Ist das Leben nicht komisch?
Vor 2 Tagen • 13 Min.
Warum wir aufhören dürfen, der Dunkelheit unsere Energie zu geben – und anfangen, uns an unsere eigene Kraft zu erinnern. Es gibt Menschen, die andere ausnutzen, manipulieren, belügen oder kleinhalten. Wir können unsere ganze Aufmerksamkeit auf sie richten, ihre Taten analysieren und immer wieder auf das zeigen, was in dieser Welt falsch läuft. Oder wir stellen eine andere Frage: Was wollen wir stattdessen? In dieser Folge von Ist das Leben nicht komisch? spreche ich darüber, warum ich glaube, dass Veränderung nicht dort beginnt, wo wir die Dunkelheit bekämpfen, sondern dort, wo wir uns wieder an unser eigenes Licht erinnern. Denn wer seine eigene Stimme kennt, seine Grenzen spürt und seiner Wahrnehmung vertraut, wird schwerer manipulierbar.

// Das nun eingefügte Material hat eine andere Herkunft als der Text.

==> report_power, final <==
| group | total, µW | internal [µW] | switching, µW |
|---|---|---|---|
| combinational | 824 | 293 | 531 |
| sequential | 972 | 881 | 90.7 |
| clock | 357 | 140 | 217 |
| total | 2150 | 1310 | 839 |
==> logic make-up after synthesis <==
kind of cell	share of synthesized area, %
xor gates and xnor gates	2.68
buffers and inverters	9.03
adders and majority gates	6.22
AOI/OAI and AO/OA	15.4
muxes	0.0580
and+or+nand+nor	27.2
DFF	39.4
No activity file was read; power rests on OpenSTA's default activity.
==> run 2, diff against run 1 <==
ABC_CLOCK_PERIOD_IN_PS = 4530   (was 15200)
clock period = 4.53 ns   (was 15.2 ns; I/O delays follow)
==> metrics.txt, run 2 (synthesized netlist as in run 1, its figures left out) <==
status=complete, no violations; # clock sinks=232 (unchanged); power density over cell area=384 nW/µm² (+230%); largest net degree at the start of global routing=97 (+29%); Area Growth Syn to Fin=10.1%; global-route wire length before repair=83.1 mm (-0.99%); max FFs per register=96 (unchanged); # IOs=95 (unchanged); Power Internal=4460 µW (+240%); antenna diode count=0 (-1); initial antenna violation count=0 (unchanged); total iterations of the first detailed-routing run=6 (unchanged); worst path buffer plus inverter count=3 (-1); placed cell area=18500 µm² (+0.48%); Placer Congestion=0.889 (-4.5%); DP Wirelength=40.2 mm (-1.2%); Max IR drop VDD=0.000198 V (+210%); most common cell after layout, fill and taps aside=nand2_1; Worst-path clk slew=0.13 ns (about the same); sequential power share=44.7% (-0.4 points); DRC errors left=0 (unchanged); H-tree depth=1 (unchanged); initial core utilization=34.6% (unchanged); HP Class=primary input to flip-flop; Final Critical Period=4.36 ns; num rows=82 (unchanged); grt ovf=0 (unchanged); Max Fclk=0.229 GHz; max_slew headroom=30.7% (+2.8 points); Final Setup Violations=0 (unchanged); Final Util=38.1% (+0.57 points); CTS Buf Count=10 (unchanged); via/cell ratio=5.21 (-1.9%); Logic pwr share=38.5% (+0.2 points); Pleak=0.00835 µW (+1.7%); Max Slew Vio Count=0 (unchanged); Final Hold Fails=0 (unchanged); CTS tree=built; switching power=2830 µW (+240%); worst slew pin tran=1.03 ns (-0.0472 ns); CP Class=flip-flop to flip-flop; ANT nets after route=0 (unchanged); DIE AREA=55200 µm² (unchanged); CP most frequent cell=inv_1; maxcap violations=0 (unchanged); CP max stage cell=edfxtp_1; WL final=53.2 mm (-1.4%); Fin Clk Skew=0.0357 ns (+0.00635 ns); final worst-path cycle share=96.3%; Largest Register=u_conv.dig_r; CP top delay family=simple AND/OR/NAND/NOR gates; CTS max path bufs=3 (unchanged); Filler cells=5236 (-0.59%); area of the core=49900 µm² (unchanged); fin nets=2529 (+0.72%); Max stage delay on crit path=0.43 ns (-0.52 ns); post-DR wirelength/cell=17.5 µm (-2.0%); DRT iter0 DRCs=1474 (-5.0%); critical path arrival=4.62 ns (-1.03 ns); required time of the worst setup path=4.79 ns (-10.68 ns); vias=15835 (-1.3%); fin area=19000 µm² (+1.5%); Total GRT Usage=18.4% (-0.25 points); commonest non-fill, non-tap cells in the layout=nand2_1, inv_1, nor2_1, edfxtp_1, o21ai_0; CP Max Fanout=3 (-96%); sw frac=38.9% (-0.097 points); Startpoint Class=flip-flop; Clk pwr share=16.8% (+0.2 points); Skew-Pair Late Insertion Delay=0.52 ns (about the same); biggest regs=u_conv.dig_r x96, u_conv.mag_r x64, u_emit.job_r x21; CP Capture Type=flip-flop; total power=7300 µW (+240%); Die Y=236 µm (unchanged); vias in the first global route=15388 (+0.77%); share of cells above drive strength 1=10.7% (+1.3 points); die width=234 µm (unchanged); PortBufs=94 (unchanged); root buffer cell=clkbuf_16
--- config.mk ---
export PLATFORM = sky130hd
export DESIGN_NAME = websocket_header_parser_flat
export DESIGN_NICKNAME = d
export VERILOG_FILES = /design/src/rtl/core/wshp_pkg.sv /design/src/rtl/core/wshp_if.sv /design/src/rtl/core/wshp_step.sv /design/src/rtl/core/websocket_header_parser.sv /design/src/flat_wrapper.sv
export SDC_FILE = /design/constraint.sdc
export NUM_CORES = 1
export LEC_CHECK = 0
export ABC_AREA = 0
export CORE_MARGIN = 2
export CORE_UTILIZATION = 60
export DETAILED_ROUTE_END_ITERATION = 7
export DONT_BUFFER_PORTS = 1
export MAX_ROUTING_LAYER = met4
export PLACE_DENSITY = 0.79
export SLEW_MARGIN = 25
export SYNTH_ARGS = -nofsm -noshare
export SYNTH_HDL_FRONTEND = slang
export SYNTH_SLANG_ARGS = --single-unit
export TNS_END_PERCENT = 20
--- constraint.sdc ---
create_clock -name clk -period 15.3 [get_ports clk]
set_input_delay 3.825 -clock clk [delete_from_list [all_inputs] [get_ports clk]]
set_output_delay 3.825 -clock clk [all_outputs]
set_load 0.1 [all_outputs]
--- src/rtl/core/wshp_pkg.sv ---
package wshp_pkg;

  localparam logic [3:0] POS_FIRST  = 4'd0;
  localparam logic [3:0] POS_SECOND = 4'd1;

  localparam logic [6:0] LEN16_CODE = 7'd126;
  localparam logic [6:0] LEN64_CODE = 7'd127;

  localparam logic [3:0] EXT_NONE  = 4'd0;
  localparam logic [3:0] EXT_LEN16 = 4'd2;
  localparam logic [3:0] EXT_LEN64 = 4'd8;

  localparam logic [3:0] HDR_BASE  = 4'd2;
  localparam logic [3:0] KEY_BYTES = 4'd4;

  localparam logic [63:0] CTRL_MAX_LEN = 64'd125;
  localparam logic [63:0] LEN16_MIN    = 64'd126;
  localparam logic [63:0] LEN16_MAX    = 64'h0000_0000_0000_ffff;

  localparam logic [3:0] OP_CONT  = 4'h0;
  localparam logic [3:0] OP_TEXT  = 4'h1;
  localparam logic [3:0] OP_BIN   = 4'h2;
  localparam logic [3:0] OP_CLOSE = 4'h8;
  localparam logic [3:0] OP_PING  = 4'h9;
  localparam logic [3:0] OP_PONG  = 4'ha;

  localparam logic STATUS_OK  = 1'b0;
  localparam logic STATUS_ERR = 1'b1;

  typedef struct packed {
    logic [3:0]  pos;
    logic [7:0]  first;
    logic [7:0]  second;
    logic [63:0] len;
    logic [31:0] key;
  } parse_state_t;

  typedef struct packed {
    logic        status;
    logic        fin;
    logic [3:0]  frame_opcode;
    logic        masked;
    logic [62:0] payload_length;
    logic [31:0] mask_word;
    logic [3:0]  header_bytes;
  } result_t;

endpackage

--- src/rtl/core/wshp_if.sv ---
interface wshp_in_if;
  logic       valid;
  logic       ready;
  logic [7:0] header_byte;
  logic       restart;

  modport source (output valid, output header_byte, output restart, input ready);
  modport sink   (input valid, input header_byte, input restart, output ready);
endinterface

interface wshp_out_if;
  logic        valid;
  logic        ready;
  logic        status;
  logic        fin;
  logic [3:0]  frame_opcode;
  logic        masked;
  logic [62:0] payload_length;
  logic [31:0] mask_word;
  logic [3:0]  header_bytes;

  modport source (output valid, output status, output fin, output frame_opcode,
                  output masked, output payload_length, output mask_word,
                  output header_bytes, input ready);
  modport sink   (input valid, input status, input fin, input frame_opcode,
                  input masked, input payload_length, input mask_word,
                  input header_bytes, output ready);
endinterface

--- src/rtl/core/wshp_step.sv ---
module wshp_step
  import wshp_pkg::*;
(
  input  parse_state_t st,
  input  logic [7:0]   hdr_byte,
  input  logic         restart,
  output parse_state_t st_nxt,
  output logic         emit,
  output result_t      res
);

  logic [3:0]  pos;
  logic [6:0]  code;
  logic [3:0]  ext;
  logic [3:0]  len_end;
  logic        msk;
  logic        fail;
  logic        fin_req;
  logic [3:0]  fin_hdr;
  logic        len_bad;
  logic [3:0]  op;
  logic        ctrl_bad;
  logic        op_bad;
  logic        err;

  always_comb begin
    pos      = restart ? POS_FIRST : st.pos;
    st_nxt   = st;
    fail     = 1'b0;
    fin_req  = 1'b0;
    fin_hdr  = HDR_BASE;
    len_bad  = 1'b0;
    code     = st.second[6:0];
    ext      = (code == LEN16_CODE) ? EXT_LEN16 :
               (code == LEN64_CODE) ? EXT_LEN64 : EXT_NONE;
    len_end  = HDR_BASE + ext;
    msk      = st.second[7];
    case (pos)
      POS_FIRST: begin
        st_nxt.first  = hdr_byte;
        st_nxt.second = 8'd0;
        st_nxt.len    = 64'd0;
        st_nxt.key    = 32'd0;
        st_nxt.pos    = POS_SECOND;
      end
      POS_SECOND: begin
        st_nxt.second = hdr_byte;
        if (st.first[6:4] != 3'd0) begin
          fail = 1'b1;
        end else begin
          if (hdr_byte[6:0] < LEN16_CODE) begin
            st_nxt.len = {57'd0, hdr_byte[6:0]};
          end
          if (hdr_byte[6:0] < LEN16_CODE && !hdr_byte[7]) begin
            fin_req = 1'b1;
            fin_hdr = HDR_BASE;
          end else begin
            st_nxt.pos = pos + 4'd1;
          end
        end
      end
      default: begin
        if (pos < len_end) begin
          st_nxt.len = {st.len[55:0], hdr_byte};
          if (pos == len_end - 4'd1) begin
            if (code == LEN16_CODE) begin
              len_bad = st_nxt.len < LEN16_MIN;
            end else begin
              len_bad = st_nxt.len[63] || (st_nxt.len <= LEN16_MAX);
            end
            if (len_bad) begin
              fail = 1'b1;
            end else if (!msk) begin
              fin_req = 1'b1;
              fin_hdr = len_end;
            end else begin
              st_nxt.pos = pos + 4'd1;
            end
          end else begin
            st_nxt.pos = pos + 4'd1;
          end
        end else begin
          st_nxt.key = {st.key[23:0], hdr_byte};
          if (pos >= len_end + 4'd3) begin
            fin_req = 1'b1;
            fin_hdr = len_end + KEY_BYTES;
          end else begin
            st_nxt.pos = pos + 4'd1;
          end
        end
      end
    endcase

    // final checks on a complete header
    op       = st_nxt.first[3:0];
    ctrl_bad = op[3] && (!st_nxt.first[7] || (st_nxt.len > CTRL_MAX_LEN));
    op_bad   = !(op inside {OP_CONT, OP_TEXT, OP_BIN, OP_CLOSE, OP_PING, OP_PONG});
    err      = fail || (fin_req && (ctrl_bad || op_bad));
    emit     = fail || fin_req;
    if (emit) begin
      st_nxt.pos = POS_FIRST;
    end

    res.status         = err ? STATUS_ERR : STATUS_OK;
    res.fin            = st_nxt.first[7];
    res.frame_opcode   = op;
    res.masked         = st_nxt.second[7];
    res.payload_length = err ? 63'd0 : st_nxt.len[62:0];
    res.mask_word      = (err || !st_nxt.second[7]) ? 32'd0 : st_nxt.key;
    res.header_bytes   = err ? 4'd0 : fin_hdr;
  end

endmodule

--- src/rtl/core/websocket_header_parser.sv ---
// WebSocket (RFC 6455) frame header parser. Header bytes enter one per transfer on in_ch,
// with restart marking a byte as the first of a new header. Exactly one result leaves on
// out_ch per header, in the cycle after the byte that completes it (ok) or first breaks a rule
// (error: reserved bits, non-minimal 16/64-bit length, 64-bit top bit, bad control frame,
// illegal opcode); error results carry fin, opcode and mask bit with zero length, key and
// size. One byte is taken every cycle unless in_ch stalls; the single output register holds a
// result until it is taken, and in_ch stalls only while it is full and out_ch is not ready.
module websocket_header_parser
  import wshp_pkg::*;
(
  input  logic       clk,
  input  logic       rst_n,
  wshp_in_if.sink    in_ch,
  wshp_out_if.source out_ch
);

  parse_state_t st_r;
  parse_state_t st_nxt;
  result_t      res_nxt;
  result_t      res_r;
  logic         emit;
  logic         out_valid_r;
  logic         in_xfer;

  wshp_step u_step (
    .st       (st_r),
    .hdr_byte (in_ch.header_byte),
    .restart  (in_ch.restart),
    .st_nxt   (st_nxt),
    .emit     (emit),
    .res      (res_nxt)
  );

  assign in_ch.ready = !out_valid_r || out_ch.ready;
  assign in_xfer     = in_ch.valid && in_ch.ready;

  always_ff @(posedge clk) begin
    if (!rst_n) begin
      st_r        <= '0;
      out_valid_r <= 1'b0;
    end else begin
      if (in_xfer) begin
        st_r        <= st_nxt;
        out_valid_r <= emit;
      end else if (out_ch.ready) begin
        out_valid_r <= 1'b0;
      end
    end
  end

  always_ff @(posedge clk) begin
    if (in_xfer && emit) begin
      res_r <= res_nxt;
    end
  end

  assign out_ch.valid          = out_valid_r;
  assign out_ch.status         = res_r.status;
  assign out_ch.fin            = res_r.fin;
  assign out_ch.frame_opcode   = res_r.frame_opcode;
  assign out_ch.masked         = res_r.masked;
  assign out_ch.payload_length = res_r.payload_length;
  assign out_ch.mask_word      = res_r.mask_word;
  assign out_ch.header_bytes   = res_r.header_bytes;

endmodule

--- src/flat_wrapper.sv ---
// flat-port wrapper written by rule: the top's interface ports become plain ports
module websocket_header_parser_flat import wshp_pkg::*;
  (clk, rst_n, in_ch_valid, in_ch_header_byte, in_ch_restart, in_ch_ready, out_ch_valid, out_ch_status, out_ch_fin, out_ch_frame_opcode, out_ch_masked, out_ch_payload_length, out_ch_mask_word, out_ch_header_bytes, out_ch_ready);
  wshp_in_if in_ch_i ();
  wshp_out_if out_ch_i ();
  input  logic clk;
  input  logic rst_n;
  input wire logic [$bits(in_ch_i.valid)-1:0] in_ch_valid;
  input wire logic [$bits(in_ch_i.header_byte)-1:0] in_ch_header_byte;
  input wire logic [$bits(in_ch_i.restart)-1:0] in_ch_restart;
  output wire logic [$bits(in_ch_i.ready)-1:0] in_ch_ready;
  output wire logic [$bits(out_ch_i.valid)-1:0] out_ch_valid;
  output wire logic [$bits(out_ch_i.status)-1:0] out_ch_status;
  output wire logic [$bits(out_ch_i.fin)-1:0] out_ch_fin;
  output wire logic [$bits(out_ch_i.frame_opcode)-1:0] out_ch_frame_opcode;
  output wire logic [$bits(out_ch_i.masked)-1:0] out_ch_masked;
  output wire logic [$bits(out_ch_i.payload_length)-1:0] out_ch_payload_length;
  output wire logic [$bits(out_ch_i.mask_word)-1:0] out_ch_mask_word;
  output wire logic [$bits(out_ch_i.header_bytes)-1:0] out_ch_header_bytes;
  input wire logic [$bits(out_ch_i.ready)-1:0] out_ch_ready;
  assign in_ch_i.valid = in_ch_valid;
  assign in_ch_i.header_byte = in_ch_header_byte;
  assign in_ch_i.restart = in_ch_restart;
  assign in_ch_ready = in_ch_i.ready;
  assign out_ch_valid = out_ch_i.valid;
  assign out_ch_status = out_ch_i.status;
  assign out_ch_fin = out_ch_i.fin;
  assign out_ch_frame_opcode = out_ch_i.frame_opcode;
  assign out_ch_masked = out_ch_i.masked;
  assign out_ch_payload_length = out_ch_i.payload_length;
  assign out_ch_mask_word = out_ch_i.mask_word;
  assign out_ch_header_bytes = out_ch_i.header_bytes;
  assign out_ch_i.ready = out_ch_ready;
  websocket_header_parser u_core (.clk(clk), .rst_n(rst_n), .in_ch(in_ch_i), .out_ch(out_ch_i));
endmodule
---- Yosys cells after proc, flatten, opt, wreduce, memory -nomap -nowiden ----
Index checks and enable logic that the tools add are counted.
storage, ports and cells
  flip-flop bits (word level) ............. 223
  input port bits ......................... 13
  output and inout bits ................... 108
cells by class
  add/subtract/negate cells ............... 5
  magnitude comparators ................... 6
  equal/unequal tests ..................... 14
  muxes and demuxes ....................... 46
  reductions and logical operators ........ 28
operator list
  cell                    number
  $mux W64                3
  $pmux W64 S2            1
  $gt A64 B7 Y1 const B   1
  $le A64 B16 Y1 const B  1
  $lt A64 B7 Y1 const B   1
  $mux W4                 16
  $pmux W32 S2            1
  $mux W32                1
  $mux W1                 18
  $pmux W8 S2             1
  $eq A7 B7 Y1 const B    2
  $eq A4 B4 Y1 const B    3
  $eq A4 B1 Y1 const B    2
  $logic_not A4 Y1        2
  $mux W8                 1
  $pmux W4 S2             1
  $logic_or A1 B1 Y1      7
  $lt A7 B7 Y1 const B    1
  $ne A3 B2 Y1 const B    2
  $ne A6 B2 Y1 const B    1
  $ne A6 B3 Y1 const B    1
  $reduce_and A6 Y1       1
  $reduce_bool A6 Y1      1
  $logic_and A1 B1 Y1     5
  other kinds (18)        25

---- Longest topological paths before layout ----
Gate-level depths: netlist of the first run.
  word-level depth ........................ 16
  depth in mapped cells ................... 18
  gate-level depth less buffers ........... 14

---- Hierarchy ----
From an unflattened synthesis of the first run, not the netlist that was laid out.
second synthesis, totals
  cell total of the unflattened synthesis .. 1,065
  area total of the unflattened synthesis .. 10,756.6 um^2
modules (own cells, without submodules)
  module                   instances  cells each  area an instance (um^2)  sequential area each (um^2)
  websocket_header_parser  1          615         7,800.0                  5,525.3
  wshp_step                1          450         2,956.6                  0.0

---- Worst setup path before layout of the first run ----
OpenSTA, ideal clock, no wires.
  path type ............................... input -> output
  start point ............................. input out_ch_ready
  end point ............................... output in_ch_ready
  data arrival time ....................... 4,621 ps
  required time ........................... 11,475 ps
  setup slack ............................. 6,854 ps
  cell stages on the path ................. 1
  path buffers ............................ 0
  path through ............................ nand2b_1
between the ends
  longest elaborated chain between the ends .. 1
RTL lines
  what                line                           RTL
  start, declared     flat_wrapper.sv:20             input wire logic [$bits(out_ch_i.ready)-1:0] out_ch_ready;
  $logic_or A1 B1 Y1  websocket_header_parser.sv:34  assign in_ch.ready = !out_valid_r || out_ch.ready;
  end, declared       flat_wrapper.sv:11             output wire logic [$bits(in_ch_i.ready)-1:0] in_ch_ready;
Every way passes these cells.

---- Final worst setup path of the first run ----
Ends and elaborated chain as after synthesis.

==> metrics.yaml, run 1 <==
die:
  io_pins: 121
  num_rows: 48
  die_w_um: 137
  core_area_um2: 17300
  fp.dieArea_um2: 18800
  dieHeight_um: 137
  start_util_pct: 61.4
yosys:
  avgSynthCellArea_um2: 9.58
  synthFlopType: "dfxtp_1"
  syn_area_um2: 10600
  synth.top_cell.area_share_pct: 29.7
  synthCells: 1108
  synth_common_cells: "nor2_1, a22oi_1, dfxtp_1"
  yosysTopAreaCell: "edfxtp_1"
  synth_seq_area_share_pct: 51.8
  synth_enable_flop_cells: 105
  synthDistinctLibCells: 70
  ys_async_sr_fraction_pct: 0
  yosys_register_bits: 222
  synth.most_common_cell: "nor2_1"
  syn-num-nets: 1128
  yosys_warnings: 0
  synth.area.top_cells: "edfxtp_1, dfxtp_1, a22oi_1, nor2_1, a21oi_1"
critical_path:
  crit_path_end_kind: "output pin"
  slowest_stage: "nand2b_1"
  crit_cells: 1
  r2r_end: "u_core.out_ch.payload_length[30]$_SDFFCE_PP0P_"
  critPathKind: "in2out"
  cp_top_family: "simple AND/OR/NAND/NOR gates"
  cp.required_ns: 11.48
  arrival_ns: 4.63
  slowest_delay_ns: 0.81
  crit_fanout: 4
  rr_startpoint: "u_core.st_r[99]$_SDFFE_PN0P_"
  path_buf_inv: 0
  r2r_cells: 16
  cp-start-kind: "primary input"
  rrSetupSlack_ns: 9.32
  path_cells: "nand2b_1"
power_and_ir_drop:
  peakVddDrop_v: 0.0000918
  leakagePower_nw: 3.67
  p_per_area_nw_per_um2: 118
global_routing:
  grt_pass1_wl_mm: 46.5
  antenna_found_initial: 0
  grt_pass1_vias: 8017
  grt_max_degree: 103
  grt_use_total_pct: 32.7
  use_met2_pct: 44.2
  busiest_layer: "met1"
  met3_usage_pct: 5.44
  overflow: 0
  use_met1_pct: 49.4
route:
  ant_nets: 0
  via_count: 8923
  drt_iter0_drc: 1369
  drtPass1Iterations: 6
  drc: 0
  wirelength_mm: 29.8
  wl_per_cell_um: 23.4
  via_per_inst: 7.00
timing:
  fin_crit_ns: 8.46
  rsz0062_at_grt: "no"
  min_period_over_period_pct: 55.3
  timing.hold.ws_ns: 0.454
  setup_tns_ns: 0
  fmax_ghz: 0.118
  maxSlewHeadroom_pct: 27.7
  setup_ws_ns: 6.84
  hold_viol: 0
  slew_violations: 0
  final-setup-viol-count: 0
  tightest_slew_ns: 1.08
  finClkSkew_ns: 0.0150
clocking:
  clk_latency_ns: 0.54
  cts.path.max_buffers: 3
  cts_hold_buf: 0
  cts_tree: "yes"
  clockRootBuffer: "clkbuf_16"
  clock-sinks: 222
  cts_resized: 0
  post_cts.repair.setup_buffers: 0
  htreeDepth: 1
  numCtsBuffers: 23
  clkTransAtPathRegs_ns: 0.06
worst_hold_path:
  hold_depth: 2
  hold_end: "u_core.st_r[110]$_SDFFE_PN0P_"
  worstHoldStart: "u_core.st_r[110]$_SDFFE_PN0P_"
  min_path_type: "reg2reg"
final_layout:
  n_antenna_cell: 0
  nNetsFinal: 1052
  syn_to_final_growth_pct: 6.07
  final_layout_size_suffix_gt1_share_pct: 8.48
  fin_cells: 1274
  finish.utilization_pct: 65.1
place:
  place.gp.congestion: 0.994
  preCtsSetupSlack_ns: 6.61
  dp.cells: 1232
  place.port_buffers: 0
  dpl.hpwl_mm: 19.0
job:
  maxCapViolations: 0
status:
  status: "completed"
[cell type report]
cell class | instances | area, µm²
clock buffers | 34 | 641
clock inverters | 8 | 83.8
inverters | 7 | 28.8
flip-flops and latches | 222 | 5500
well taps | 225 | 282
multi-input cells | 762 | 4610
repair buffers | 16 | 124
fillers | 1380 | 6040
[cell families (layout without fill, tap and decap cells)]
group	Yosys count	in the layout	share of synthesized area [%]
adder cells (fa/ha/maj)	7	7	0.825
other	1	1	0.0353
buffers and inverters	124	65	5.22
multiplexers	7	7	0.707
AND/OR/NAND/NOR	314	314	13.3
flip-flops	222	222	51.8
XOR/XNOR	1	1	0.0825
AO/OA/AOI/OAI	432	432	28.1
[power breakdown]
group	internal [mW]	switching (mW)	leakage (nW)
Sequential	0.631	0.0480	1.94
Combinational	0.0235	0.0807	1.37
Clock	0.310	0.233	0.356
[metal layers]
| layer | share of wire (%) | wire [µm] |
|---|---|---|
| met5 | 0 | 0 |
| met2 | 43 | 12800 |
| met3 | 10 | 3070 |
| met1 | 44 | 13100 |
| met4 | 2.9 | 874 |
[cells in the final DEF (no fill, tap or decap), drive strengths merged, types with 9 or more instances in the layout]
cell	count
a211oi	50
a21oi	111
a22oi	157
buf	16
clkbuf	34
dfxtp	117
edfxtp	105
inv	9
nand2	57
nand3	16
nand4	9
nor2	164
nor3	18
nor4	15
o21a	9
o21ai	52
[stage by stage]
stage	power [mW]	area, µm²
2_1_floorplan	0.775	10600
3_3_place_gp	0.791	10500
3_5_place_dp	0.793	10500
4_1_cts	1.33	11300
5_1_grt	1.37	11300
6_report	1.33	11300
[sequential cells by signal, summed over array words and instances, names as in the netlist]
name                          cells
u_core.out_ch.mask_word          32
u_core.out_ch.masked              1
u_core.out_ch.payload_length     63
u_core.out_ch.fin                 1
u_core.st_r                     116
u_core.out_ch.status              1
u_core.out_ch.valid               1
u_core.out_ch.header_bytes        3
u_core.out_ch.frame_opcode        4
[worst max path at each step]
stage | from | endpoint
4_1_cts | out_ch_ready | in_ch_ready
5_1_grt | in_ch_restart | u_core.out_ch.payload_length[30]$_SDFFCE_PP0P_
6_report | out_ch_ready | in_ch_ready
2_1_floorplan | out_ch_ready | in_ch_ready
3_3_place_gp | out_ch_ready | in_ch_ready
3_5_place_dp | in_ch_restart | u_core.out_ch.payload_length[17]$_SDFFCE_PP0P_
Note: power is estimated with default switching activity, not from simulation.
==> inputs of run 2 (changes only) <==
ABC_AREA = 1   (was 0)
CORE_UTILIZATION = 58   (was 60)
clock period = 7.7 ns   (was 15.3 ns; I/O delays follow)
==> run 2 against run 1 <==
  * Routed wire length shrank 6.1%
  * Critical path type is now in2reg
  * Sequential share of layout area shrank 2.3 points
  * Non-clock buffer count shrank 4
  * First-iteration DRC count shrank 18%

Nicht weil es plötzlich keine Menschen mehr gibt, die andere benutzen wollen – sondern weil wir ihnen nicht länger die Macht überlassen, die wir selbst in uns tragen. Es geht dabei nicht darum, Menschen die Schuld dafür zu geben, wenn ihnen Unrecht widerfahren ist. Es geht um die viel kraftvollere Frage: Wo liegt heute meine Handlungsmacht? Warum habe ich etwas toleriert, obwohl es sich für mich nicht richtig angefühlt hat? Wo habe ich meiner eigenen Stimme nicht vertraut? Wo habe ich meine Grenzen verlassen? Und was verändert sich, wenn ich beginne, mich wieder an meine Klarheit, meine Kraft und mein Licht zu erinnern? Vielleicht müssen wir auch als Gesellschaft aufhören, unsere gesamte Energie darauf zu verwenden, immer wieder zu beschreiben, was wir nicht wollen. Wir wissen, was falsch läuft. Die spannendere Frage ist: Welche Welt wollen wir stattdessen erschaffen? Eine Welt mit mehr Freiheit. Mehr Würde. Mehr Wahrheit. Mehr Freude. Mehr Liebe. Denn vielleicht verändern wir die Welt nicht dadurch, dass wir der Dunkelheit immer mehr Aufmerksamkeit schenken. Vielleicht verändern wir sie, indem wir anfangen, das zu nähren, was wir an ihrer Stelle sehen wollen.